En 1979, año en que Teresa recibió tal reconocimiento, por su vida ya habían pasado innumerables acontecimientos que le permitían ver el rostro de Jesús en los hermanos de Calcuta y en diversas ciudades de la India, siempre teniendo presente la Palabra: “Porque tuve hambre, y me diste de comer; tuve sed, y me diste de beber; era forastero, y me acogiste; estaba desnudo y me vestiste, enfermo y me visitaste” (Mt 25, 35-36).

La religiosa de Calcuta al recibir su premio, donó el dinero recibido a los más necesitados.

“Agradezco a Dios por el regalo de la paz, que nos recuerda que hemos sido creados para vivir en esa paz, y que Jesús se hizo hombre para traernos esa buena noticia a los más pobres”, fueron algunas palabras de su discurso aquel día.

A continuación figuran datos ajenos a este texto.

--- src/sv/assert_macros.svh ---
// ----------------------------------------------------------------------------
// Assertion macros shared by the line rasterizer RTL
// Concurrent checks clocked on the rising edge, with and without reset gating.
// ----------------------------------------------------------------------------
`ifndef ASSERT_MACROS_SVH
`define ASSERT_MACROS_SVH

// check gated off while reset is asserted
`define MLR_ASSERT(lbl, clk, rst_n, prop) \
  lbl: assert property (@(posedge clk) disable iff (!rst_n) prop) \
    else $error("assertion failed");

// check that also holds during reset
`define MLR_ASSERT_ALWAYS(lbl, clk, prop) \
  lbl: assert property (@(posedge clk) prop) \
    else $error("assertion failed");

`endif

--- src/sv/mlr_pkg.sv ---
// ----------------------------------------------------------------------------
// mlr_pkg
// Types and constants shared by the midpoint line rasterizer modules.
// ----------------------------------------------------------------------------
`timescale 1ns / 1ps
`default_nettype none

package mlr_pkg;

  localparam int unsigned CoordW = 12;
  localparam int unsigned DecW   = 16;
  localparam int unsigned LeftW  = 13;

  typedef enum logic [0:0] {
    CMD_LOAD = 1'b0,
    CMD_STEP = 1'b1
  } mlr_cmd_e;

  // classified item handed from the front end to the back end
  typedef struct packed {
    mlr_cmd_e            cmd;
    logic [CoordW-1:0]   sx;
    logic [CoordW-1:0]   sy;
    logic                x_major;
    logic                major_neg;
    logic                minor_neg;
    logic [CoordW-1:0]   maj;
    logic [CoordW-1:0]   mnr;
  } mlr_item_t;

  typedef struct packed {
    logic [CoordW-1:0]   x;
    logic [CoordW-1:0]   y;
    logic                visible;
    logic                last;
  } mlr_pixel_t;

endpackage

`default_nettype wire

--- src/sv/mlr_fifo.sv ---
// ----------------------------------------------------------------------------
// mlr_fifo
// Small register FIFO used between the rasterizer stages and at the output.
// ----------------------------------------------------------------------------
`timescale 1ns / 1ps
`default_nettype none

`include "assert_macros.svh"

module mlr_fifo #(
  parameter int unsigned WIDTH = 8,
  parameter int unsigned DEPTH = 2   // at least 2
) (
  input  wire logic             clk_i,
  input  wire logic             rst_ni,
  input  wire logic             push_i,
  input  wire logic [WIDTH-1:0] wdata_i,
  output logic                  full_o,
  input  wire logic             pop_i,
  output logic [WIDTH-1:0]      rdata_o,
  output logic                  empty_o
);

  localparam int unsigned PtrW = $clog2(DEPTH);
  localparam int unsigned CntW = $clog2(DEPTH + 1);

  logic [WIDTH-1:0] mem_q [DEPTH];
  logic [PtrW-1:0]  wr_ptr_q, wr_ptr_d;
  logic [PtrW-1:0]  rd_ptr_q, rd_ptr_d;
  logic [CntW-1:0]  count_q, count_d;
  logic             wr_en, rd_en;

  assign full_o  = (count_q == CntW'(DEPTH));
  assign empty_o = (count_q == '0);
  assign rdata_o = mem_q[rd_ptr_q];
  assign wr_en   = push_i && !full_o;
  assign rd_en   = pop_i && !empty_o;

  always_comb begin
    wr_ptr_d = wr_ptr_q;
    rd_ptr_d = rd_ptr_q;
    count_d  = count_q;
    if (wr_en) begin
      wr_ptr_d = (wr_ptr_q == PtrW'(DEPTH - 1)) ? '0 : wr_ptr_q + 1'b1;
    end
    if (rd_en) begin
      rd_ptr_d = (rd_ptr_q == PtrW'(DEPTH - 1)) ? '0 : rd_ptr_q + 1'b1;
    end
    if (wr_en && !rd_en) begin
      count_d = count_q + 1'b1;
    end else if (rd_en && !wr_en) begin
      count_d = count_q - 1'b1;
    end
  end

  always_ff @(posedge clk_i or negedge rst_ni) begin
    if (!rst_ni) begin
      wr_ptr_q <= '0;
      rd_ptr_q <= '0;
      count_q  <= '0;
    end else begin
      wr_ptr_q <= wr_ptr_d;
      rd_ptr_q <= rd_ptr_d;
      count_q  <= count_d;
    end
  end

  always_ff @(posedge clk_i) begin
    if (wr_en) begin
      mem_q[wr_ptr_q] <= wdata_i;
    end
  end

  `MLR_ASSERT_ALWAYS(a_count_bound, clk_i, !rst_ni || count_q <= CntW'(DEPTH))
  `MLR_ASSERT(a_count_up, clk_i, rst_ni, (wr_en && !rd_en) |=> count_q == $past(count_q) + 1'b1)
  `MLR_ASSERT(a_ptr_gap, clk_i, rst_ni, (count_q == '0) |-> (wr_ptr_q == rd_ptr_q))

endmodule

`default_nettype wire

--- src/sv/mlr_front.sv ---
// ----------------------------------------------------------------------------
// mlr_front
// Classifies incoming items: for a load, finds the major axis and directions.
// ----------------------------------------------------------------------------
`timescale 1ns / 1ps
`default_nettype none

module mlr_front (
  input  wire logic             cmd_i,
  input  wire logic [11:0]      start_x_i,
  input  wire logic [11:0]      start_y_i,
  input  wire logic [11:0]      end_x_i,
  input  wire logic [11:0]      end_y_i,
  output mlr_pkg::mlr_item_t    item_o
);

  logic signed [12:0] dx, dy;
  logic        [12:0] ax, ay;
  logic               x_major;

  assign dx = $signed({end_x_i[11], end_x_i}) - $signed({start_x_i[11], start_x_i});
  assign dy = $signed({end_y_i[11], end_y_i}) - $signed({start_y_i[11], start_y_i});
  assign ax = dx[12] ? 13'(-dx) : 13'(dx);
  assign ay = dy[12] ? 13'(-dy) : 13'(dy);

  // ties go to x
  assign x_major = (ax >= ay);

  always_comb begin
    item_o.cmd       = mlr_pkg::mlr_cmd_e'(cmd_i);
    item_o.sx        = start_x_i;
    item_o.sy        = start_y_i;
    item_o.x_major   = x_major;
    item_o.major_neg = x_major ? dx[12] : dy[12];
    item_o.minor_neg = x_major ? dy[12] : dx[12];
    item_o.maj       = x_major ? ax[11:0] : ay[11:0];
    item_o.mnr       = x_major ? ay[11:0] : ax[11:0];
  end

endmodule

`default_nettype wire

--- src/sv/mlr_back.sv ---
// ----------------------------------------------------------------------------
// mlr_back
// Line walker: holds the line state and emits one pixel per step item.
// ----------------------------------------------------------------------------
`timescale 1ns / 1ps
`default_nettype none

`include "assert_macros.svh"

module mlr_back #(
  parameter int unsigned SCREEN_WIDTH  = 1920,
  parameter int unsigned SCREEN_HEIGHT = 1080
) (
  input  wire logic              clk_i,
  input  wire logic              rst_ni,
  input  mlr_pkg::mlr_item_t     item_i,
  input  wire logic              item_avail_i,
  output logic                   item_take_o,
  output mlr_pkg::mlr_pixel_t    pixel_o,
  output logic                   pixel_push_o,
  input  wire logic              pixel_full_i
);

  localparam logic signed [11:0] XMax = 12'(SCREEN_WIDTH - 1);
  localparam logic signed [11:0] YMax = 12'(SCREEN_HEIGHT - 1);

  logic [11:0] cur_x_q, cur_x_d;
  logic [11:0] cur_y_q, cur_y_d;
  logic [15:0] dec_q, dec_d;
  logic [15:0] inc_major_q, inc_major_d;
  logic [15:0] inc_both_q, inc_both_d;
  logic [12:0] left_q, left_d;
  logic        x_major_q, x_major_d;
  logic        major_neg_q, major_neg_d;
  logic        minor_neg_q, minor_neg_d;

  logic        is_load, is_step;
  logic [15:0] two_mnr;
  logic        step_minor;
  logic [11:0] x_major_step, y_major_step, x_minor_step, y_minor_step;

  assign item_take_o  = item_avail_i && !pixel_full_i;
  assign is_load      = item_take_o && (item_i.cmd == mlr_pkg::CMD_LOAD);
  assign is_step      = item_take_o && (item_i.cmd == mlr_pkg::CMD_STEP);
  assign pixel_push_o = is_step && (left_q != '0);

  assign two_mnr    = {3'b000, item_i.mnr, 1'b0};
  assign step_minor = !dec_q[15];

  assign x_major_step = major_neg_q ? cur_x_q - 1'b1 : cur_x_q + 1'b1;
  assign y_major_step = major_neg_q ? cur_y_q - 1'b1 : cur_y_q + 1'b1;
  assign x_minor_step = minor_neg_q ? cur_x_q - 1'b1 : cur_x_q + 1'b1;
  assign y_minor_step = minor_neg_q ? cur_y_q - 1'b1 : cur_y_q + 1'b1;

  always_comb begin
    pixel_o.x       = cur_x_q;
    pixel_o.y       = cur_y_q;
    pixel_o.visible = ($signed(cur_x_q) >= 12'sd1) && ($signed(cur_x_q) <= XMax) &&
                      ($signed(cur_y_q) >= 12'sd1) && ($signed(cur_y_q) <= YMax);
    pixel_o.last    = (left_q == 13'd1);
  end

  always_comb begin
    cur_x_d     = cur_x_q;
    cur_y_d     = cur_y_q;
    dec_d       = dec_q;
    inc_major_d = inc_major_q;
    inc_both_d  = inc_both_q;
    left_d      = left_q;
    x_major_d   = x_major_q;
    major_neg_d = major_neg_q;
    minor_neg_d = minor_neg_q;
    if (is_load) begin
      cur_x_d     = item_i.sx;
      cur_y_d     = item_i.sy;
      dec_d       = two_mnr - {4'b0000, item_i.maj};
      inc_major_d = two_mnr;
      inc_both_d  = two_mnr - {3'b000, item_i.maj, 1'b0};
      left_d      = {1'b0, item_i.maj};
      x_major_d   = item_i.x_major;
      major_neg_d = item_i.major_neg;
      minor_neg_d = item_i.minor_neg;
    end else if (pixel_push_o) begin
      // major axis always moves; minor moves when the midpoint is passed
      if (x_major_q) begin
        cur_x_d = x_major_step;
        if (step_minor) begin
          cur_y_d = y_minor_step;
        end
      end else begin
        cur_y_d = y_major_step;
        if (step_minor) begin
          cur_x_d = x_minor_step;
        end
      end
      dec_d  = dec_q + (step_minor ? inc_both_q : inc_major_q);
      left_d = left_q - 1'b1;
    end
  end

  always_ff @(posedge clk_i or negedge rst_ni) begin
    if (!rst_ni) begin
      cur_x_q     <= '0;
      cur_y_q     <= '0;
      dec_q       <= '0;
      inc_major_q <= '0;
      inc_both_q  <= '0;
      left_q      <= '0;
      x_major_q   <= 1'b1;
      major_neg_q <= 1'b0;
      minor_neg_q <= 1'b0;
    end else begin
      cur_x_q     <= cur_x_d;
      cur_y_q     <= cur_y_d;
      dec_q       <= dec_d;
      inc_major_q <= inc_major_d;
      inc_both_q  <= inc_both_d;
      left_q      <= left_d;
      x_major_q   <= x_major_d;
      major_neg_q <= major_neg_d;
      minor_neg_q <= minor_neg_d;
    end
  end

  `MLR_ASSERT(a_load_count, clk_i, rst_ni, is_load |=> left_q == {1'b0, $past(item_i.maj)})
  `MLR_ASSERT(a_step_count, clk_i, rst_ni, pixel_push_o |=> left_q == $past(left_q) - 1'b1)
  `MLR_ASSERT(a_no_take_full, clk_i, rst_ni, pixel_full_i |-> !item_take_o)

endmodule

`default_nettype wire

--- src/sv/midpoint_line_rasterizer_unit.sv ---
// ----------------------------------------------------------------------------
// midpoint_line_rasterizer_unit
// Midpoint line rasterizer with queue-style command input and pixel output.
// ----------------------------------------------------------------------------
// Input channel: an item is taken on a rising edge with push high and full
// low. cmd_i = 0 loads a line from (start_x_i, start_y_i) to (end_x_i,
// end_y_i); cmd_i = 1 asks for the next pixel of the current line.
// Output channel: while empty is low the oldest pixel sits on pixel_x_o,
// pixel_y_o, visible_o and last_pixel_o; it is taken on an edge with pop high.
// The start point is the first pixel, the end point is never drawn, and a
// step with no pixels left yields nothing. Loads yield nothing either.
// Throughput: one item per cycle while the output queue is not full, set by
// the back end's combinational add-and-compare step. Path: a step lands in
// the command queue, then the line walker writes its pixel into the output
// queue, from which it shows on the output.
// Reset clears both queues and the line state; no line is in progress.
// If the receiver stops popping, the two-entry output queue fills, the line
// walker holds, the two-entry command queue fills and full goes high.
// ----------------------------------------------------------------------------
`timescale 1ns / 1ps
`default_nettype none

module midpoint_line_rasterizer_unit #(
  parameter int unsigned SCREEN_WIDTH  = 1920,
  parameter int unsigned SCREEN_HEIGHT = 1080
) (
  input  wire logic        clk_i,
  input  wire logic        rst_ni,
  input  wire logic        push,
  output logic             full,
  input  wire logic        cmd_i,
  input  wire logic [11:0] start_x_i,
  input  wire logic [11:0] start_y_i,
  input  wire logic [11:0] end_x_i,
  input  wire logic [11:0] end_y_i,
  output logic             empty,
  input  wire logic        pop,
  output logic [11:0]      pixel_x_o,
  output logic [11:0]      pixel_y_o,
  output logic             visible_o,
  output logic             last_pixel_o
);

  localparam int unsigned ItemW  = $bits(mlr_pkg::mlr_item_t);
  localparam int unsigned PixelW = $bits(mlr_pkg::mlr_pixel_t);

  mlr_pkg::mlr_item_t  front_item, back_item;
  mlr_pkg::mlr_pixel_t back_pixel, out_pixel;
  logic                cmdq_empty, item_take;
  logic                pix_push, pix_full;

  mlr_front u_front (
    .cmd_i     (cmd_i),
    .start_x_i (start_x_i),
    .start_y_i (start_y_i),
    .end_x_i   (end_x_i),
    .end_y_i   (end_y_i),
    .item_o    (front_item)
  );

  mlr_fifo #(
    .WIDTH (ItemW),
    .DEPTH (2)
  ) u_cmd_q (
    .clk_i   (clk_i),
    .rst_ni  (rst_ni),
    .push_i  (push),
    .wdata_i (front_item),
    .full_o  (full),
    .pop_i   (item_take),
    .rdata_o (back_item),
    .empty_o (cmdq_empty)
  );

  mlr_back #(
    .SCREEN_WIDTH  (SCREEN_WIDTH),
    .SCREEN_HEIGHT (SCREEN_HEIGHT)
  ) u_back (
    .clk_i        (clk_i),
    .rst_ni       (rst_ni),
    .item_i       (back_item),
    .item_avail_i (!cmdq_empty),
    .item_take_o  (item_take),
    .pixel_o      (back_pixel),
    .pixel_push_o (pix_push),
    .pixel_full_i (pix_full)
  );

  mlr_fifo #(
    .WIDTH (PixelW),
    .DEPTH (2)
  ) u_pix_q (
    .clk_i   (clk_i),
    .rst_ni  (rst_ni),
    .push_i  (pix_push),
    .wdata_i (back_pixel),
    .full_o  (pix_full),
    .pop_i   (pop),
    .rdata_o (out_pixel),
    .empty_o (empty)
  );

  assign pixel_x_o    = out_pixel.x;
  assign pixel_y_o    = out_pixel.y;
  assign visible_o    = out_pixel.visible;
  assign last_pixel_o = out_pixel.last;

endmodule

`default_nettype wire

La fundadora de la congregación de las Misioneras de la Caridad se convirtió en una figura ejemplar que enseña que la verdadera riqueza se encuentra a los pies de Cristo, sirviendo como la Virgen María, y evangelizando con el testimonio, así como los Apóstoles.

“Y así estoy yo aquí hablando con ustedes, quiero que encuentren a los pobres aquí, antes que, en ningún otro sitio, en su propia casa. Y comenzar a amar allí. Sean la buena noticia para su propia gente”, expresó Santa Teresa de Calcuta.